For purposes of this disclosure, certain aspects, advantages, and novel features are described herein. Not necessarily all such advantages may be achieved in accordance with any particular embodiment. Thus, for example, those skilled in the art will recognize that the disclosure may be embodied or carried out in a manner that achieves one advantage or a group of advantages as taught herein without necessarily achieving other advantages as may be taught or suggested herein.

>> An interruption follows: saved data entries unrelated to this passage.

Context: an optimization exercise on an open-source flow, tuned for small area, a short achievable clock period and few clock cycles per item. The choices shown serve that exercise and are no tape-out recipe. The RTL was checked by simulation tests, not by an equivalence proof against the original design.

Design image_to_ascii_level_mapper, start of the top module:
module image_to_ascii_level_mapper (
  input  logic        clk_i,
  input  logic        rst_ni,
  input  logic        in_valid_i,
  output logic        in_ready_o,
  input  logic [7:0]  sample_a_i,
  input  logic [7:0]  sample_b_i,
  input  logic [7:0]  sample_c_i,
  output logic        out_valid_o,
  input  logic        out_ready_i,
  output logic [9:0]  level_o,
  output logic [5:0]  cell_index_o,
  output logic [11:0] band_index_o,
  output logic        row_end_o,
  input  logic        cfg_valid_i,
  output logic        cfg_ready_o,
  input  logic [2:0]  cfg_index_i,
  input  logic [12:0] cfg_data_i
);
Size: roughly 6800 cells after synthesis, ~77 I/O pins.
clock: 10.0 ns
lec_check: 0
cap_margin: 20
core_margin: 2
core_utilization: 65
cts_buf_list: sky130_fd_sc_hd__clkbuf_8
setup_slack_margin: 5
slew_margin: 20
standard.sh (not shown) runs the stock make flow with config.mk's settings and CLKGATE_MAP_FILE= SYNTH_SCRIPT=/design/flow/synth_recipe.tcl, a recipe that flattens the netlist after the stock synthesis.
==> flow/flow/run.sh <==
#!/bin/bash
# Layout flow: the standard flow (standard.sh, unchanged synthesis), with
# a larger setup repair margin so timing repair works toward a shorter period.
# The clock period and constraints are the design's (constraint.sdc as given).
set -euo pipefail
cd "$(dirname "$0")/.."
MARGIN=6.2
sed "s/SETUP_SLACK_MARGIN=[0-9.]*/SETUP_SLACK_MARGIN=${MARGIN}/" standard.sh > flow/standard_margin.sh
grep -q "SETUP_SLACK_MARGIN=${MARGIN}" flow/standard_margin.sh
bash flow/standard_margin.sh > flow_make.log 2>&1
==> flow/flow/standard_margin.sh <==
#!/bin/bash
# The standard flow's own layout of this design, on the ORFS make targets given (by default finish). After
# finish it leaves the final layout's DEF at /design/flow/out/final.def.
set -euo pipefail
make -C /OpenROAD-flow-scripts/flow DESIGN_CONFIG=/design/flow/config.mk WORK_HOME=/design/flow/orfs CLKGATE_MAP_FILE= SYNTH_SCRIPT=/design/flow/synth_recipe.tcl CAP_MARGIN=20 CORE_MARGIN=2 CORE_UTILIZATION=65 CTS_BUF_LIST=sky130_fd_sc_hd__clkbuf_8 SETUP_SLACK_MARGIN=6.2 SLEW_MARGIN=20 "${@:-finish}"
if [[ -f /design/flow/orfs/results/sky130hd/image_to_ascii_level_mapper/base/6_final.odb ]]; then
  : # left out here: write the final layout as DEF
fi
The starting point completed without violations.
Testbench counts at the start, summed over its fixed seeds: cycles 14,166, items 13,568.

Conditional language, such as “can,” “could,” “might,” or “may,” unless specifically stated otherwise, or otherwise understood within the context as used, is generally intended to convey that certain embodiments include, while other embodiments do not include, certain features, elements, and/or steps. Thus, such conditional language is not generally intended to imply that features, elements, and/or steps are in any way required for one or more embodiments or that one or more embodiments necessarily include logic for deciding, with or without user input or prompting, whether these features, elements, and/or steps are included or are to be performed in any particular embodiment.

Conjunctive language such as the phrase “at least one of X, Y, and Z,” unless specifically stated otherwise, is otherwise understood with the context as used in general to convey that an item, term, etc. may be either X, Y, or Z. Thus, such conjunctive language is not generally intended to imply that certain embodiments require the presence of at least one of X, at least one of Y, and at least one of Z.

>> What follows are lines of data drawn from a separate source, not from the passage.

Context: an optimization exercise on an open-source flow, tuned for small area, a short achievable clock period and few clock cycles per item. The choices shown serve that exercise and are no tape-out recipe. In this exercise RTL edits were held to simulation tests only and were not proved equivalent to the original. No activity file was given, so power comes from the tool's default toggle rates.

the baseline:
## point_in_polygon_crossing_test
module point_in_polygon_crossing_test #(
    parameter int COORD_BITS  = pip_pkg::COORD_BITS_DEFAULT,
    parameter int QUEUE_DEPTH = pip_pkg::QUEUE_DEPTH_DEFAULT
) (
    input  logic                  i_clk,
    input  logic                  i_rst_n,
    input  logic                  i_cfg_we,
    input  logic                  i_cfg_idx,
    input  logic [COORD_BITS-1:0] i_cfg_data,
    input  logic                  i_valid,
    output logic                  o_ready,
    input  logic [COORD_BITS-1:0] i_vertex_x,
    input  logic [COORD_BITS-1:0] i_vertex_y,
    input  logic                  i_last_vertex,
    output logic                  o_valid,
    input  logic                  i_ready,
    output logic                  o_inside_res
);
For scale: about 2500 cells after synthesis, about 350 flip-flops.
==> module pip_exact, before the edit <==
module pip_exact (
    input  logic        i_clk,
    input  logic        i_rst_n,
    input  logic        i_start,      
    input  logic [15:0] i_a,
    input  logic [15:0] i_b,
    input  logic [15:0] i_c,
    input  logic [15:0] i_d,
    input  logic        i_e_p1,
    input  logic        i_e_m1,
    output logic        o_done,       
    output logic        o_gt,
    output logic        o_lt
);
    logic                 r_busy;
    logic                 r_done;
    logic [3:0]           r_cnt;
    logic                 r_bb;
    logic                 r_dd;
    logic signed [19:0]   r_acc;
    logic                 r_stk;
    logic signed [19:0]   add_a;
    logic signed [19:0]   add_c;
    logic signed [19:0]   sum;
    assign add_a = r_bb ? 20'(i_e_p1 ? {i_a, 1'b0} : {1'b0, i_a}) : '0;
    assign add_c = r_dd ? 20'(i_e_m1 ? {i_c, 1'b0} : {1'b0, i_c}) : '0;
    assign sum   = r_acc + add_a - add_c;
    always_ff @(posedge i_clk) begin
        if (!i_rst_n) begin
            r_busy <= 1'b0;
            r_done <= 1'b0;
        end else if (r_busy) begin
            if (r_cnt == 4'd15) begin
                r_busy <= 1'b0;
                r_done <= 1'b1;
            end
        end else begin
            r_busy <= i_start && !r_done;
            r_done <= 1'b0;
        end
    end
    always_ff @(posedge i_clk) begin
        if (r_busy) begin
            r_acc <= sum >>> 1;
            r_stk <= r_stk || sum[0];
            r_cnt <= r_cnt + 1'b1;
            r_bb  <= i_b[r_cnt + 1'b1];
            r_dd  <= i_d[r_cnt + 1'b1];
        end else begin
            r_acc <= '0;
            r_stk <= 1'b0;
            r_cnt <= 4'd0;
            r_bb  <= i_b[0];
            r_dd  <= i_d[0];
        end
    end
    assign o_done = r_done;
    assign o_gt   = !r_acc[19] && ((r_acc != '0) || r_stk);
    assign o_lt   = r_acc[19];
endmodule
Settings: LEC_CHECK=0, ABC_AREA=1, CAP_MARGIN=20, CORE_MARGIN=2, CORE_UTILIZATION=40, SETUP_SLACK_MARGIN=5, SLEW_MARGIN=20; clock period 10.0 ns.
run.sh (not shown) runs the stock make flow with config.mk's settings and CLKGATE_MAP_FILE= SYNTH_SCRIPT=/design/flow/synth_recipe.tcl, a recipe that flattens the netlist after the stock synthesis.
Testbench counts of the baseline, summed over its fixed seeds: cycles 15,071, vertices 14,293.
--- input diff the baseline..the candidate ---
diff --git a/flow/design.v b/flow/design.v
--- a/flow/design.v
+++ b/flow/design.v
@@ -234,25 +234,31 @@
     output logic        o_lt
 );
     logic                 r_busy;
     logic                 r_done;
-    logic [3:0]           r_cnt;
+    logic [4:0]           r_cnt;
     logic                 r_bb;
     logic                 r_dd;
-    logic signed [19:0]   r_acc;
+    logic signed [18:0]   r_acc;
     logic                 r_stk;
-    logic signed [19:0]   add_a;
-    logic signed [19:0]   add_c;
-    logic signed [19:0]   sum;
-    assign add_a = r_bb ? 20'(i_e_p1 ? {i_a, 1'b0} : {1'b0, i_a}) : '0;
-    assign add_c = r_dd ? 20'(i_e_m1 ? {i_c, 1'b0} : {1'b0, i_c}) : '0;
-    assign sum   = r_acc + add_a - add_c;
+    logic [4:0]           nxt;
+    logic [4:0]           ib;
+    logic [4:0]           id;
+    logic [31:0]          bx;
+    logic [31:0]          dx;
+    logic signed [18:0]   sum;
+    assign nxt = r_busy ? r_cnt + 1'b1 : 5'd0;
+    assign ib  = nxt - 5'(i_e_p1);
+    assign id  = nxt - 5'(i_e_m1);
+    assign bx  = {16'b0, i_b};
+    assign dx  = {16'b0, i_d};
+    assign sum = r_acc + (r_bb ? 19'(i_a) : '0) - (r_dd ? 19'(i_c) : '0);
     always_ff @(posedge i_clk) begin
         if (!i_rst_n) begin
             r_busy <= 1'b0;
             r_done <= 1'b0;
         end else if (r_busy) begin
-            if (r_cnt == 4'd15) begin
+            if (r_cnt == 5'd16) begin
                 r_busy <= 1'b0;
                 r_done <= 1'b1;
             end
         end else begin
@@ -260,25 +266,23 @@
             r_done <= 1'b0;
         end
     end
     always_ff @(posedge i_clk) begin
+        r_bb <= bx[ib];
+        r_dd <= dx[id];
         if (r_busy) begin
             r_acc <= sum >>> 1;
             r_stk <= r_stk || sum[0];
-            r_cnt <= r_cnt + 1'b1;
-            r_bb  <= i_b[r_cnt + 1'b1];
-            r_dd  <= i_d[r_cnt + 1'b1];
+            r_cnt <= nxt;
         end else begin
             r_acc <= '0;
             r_stk <= 1'b0;
-            r_cnt <= 4'd0;
-            r_bb  <= i_b[0];
-            r_dd  <= i_d[0];
+            r_cnt <= 5'd0;
         end
     end
     assign o_done = r_done;
-    assign o_gt   = !r_acc[19] && ((r_acc != '0) || r_stk);
-    assign o_lt   = r_acc[19];
+    assign o_gt   = !r_acc[18] && ((r_acc != '0) || r_stk);
+    assign o_lt   = r_acc[18];
 endmodule
 module pip_mul6 (
     input  logic [5:0]   i_a,
     input  logic [5:0]   i_b,
==> comparison <==
- The candidate | stages: all done | timing, DRC, antenna: all pass
- On final weighted congestion in routability-driven placement: between the candidate and the baseline, it ends up lower for the candidate.
- Re setup violation total in the final timing report: no difference whatsoever between the baseline and the candidate.
- Changes observed in the candidate relative to the baseline: setup slack after placement went up; setup slack went up 0.067 ns; via count held; detailed-route wire length higher.
- Diff the baseline -> the candidate: sequential share of layout area saw little to no change, core utilization saw little to no change.
- Between the candidate and the baseline, the buffering stage count on the worst path with inverters included is higher for the baseline.
- [compare] base=the baseline new=the candidate: sum of internal, switching and leakage power went up by 2.6%; synthesized instance count stayed essentially flat; inverter count of the layout excluding clock inverters higher.
- ~same per-instance average area after synthesis in the candidate and the baseline
Testbench counts of the candidate, summed over its fixed seeds: cycles 15,097, vertices 14,293.

==> port drivers added, routing unchanged <==
No port has a modelled driver above. Below, the same layouts with a new extraction and two added sets of constraints.
Step 1: set_driving_cell puts a clkbuf_16 on i_clk and a buf_2 on each other input, an assumption about the parent block.
Step 2 moves the port delays by t, midway between the first and last clock arrival at a register: inputs arrive t later, outputs are due t later. That takes back most of the time a late clock gives input paths.
Slacks: no drivers / after step 1 / after step 2; pairs: no drivers / after step 1.
run | shift t [ns] | slack for setup (ns) | cell pins on the clock port's net
the baseline | 0.606 | 5.283 / 5.283 / 4.755 | 1
the candidate | 0.612 | 5.349 / 5.349 / 4.785 | 1
After both steps setup and hold are still met in every run listed. The setup slack of the candidate, which loses most, moves by 0.000 ns with the drivers and by -0.564 ns with both steps.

Language of degree used herein, such as the terms “approximately,” “about,” “generally,” and “substantially” as used herein represent a value, amount, or characteristic close to the stated value, amount, or characteristic that still performs a desired function or achieves a desired result.

The scope of the present disclosure is not intended to be limited by the specific disclosures of embodiments in this section or elsewhere in this specification, and may be defined by claims as presented in this section or elsewhere in this specification or as presented in the future. The language of the claims is to be interpreted broadly based on the language employed in the claims and not limited to the examples described in the present specification or during the prosecution of the application, which examples are to be construed as non-exclusive.

While certain embodiments have been described, these embodiments have been presented by way of example only, and are not intended to limit the scope of the disclosure. Indeed, the novel methods and systems described herein may be embodied in a variety of other forms. Furthermore, various omissions, substitutions and changes in the systems and methods described herein may be made without departing from the spirit of the disclosure. The accompanying claims and their equivalents are intended to cover such forms or modifications as would fall within the scope and spirit of the disclosure. Accordingly, the scope of the present inventions is defined only by reference to the appended claims.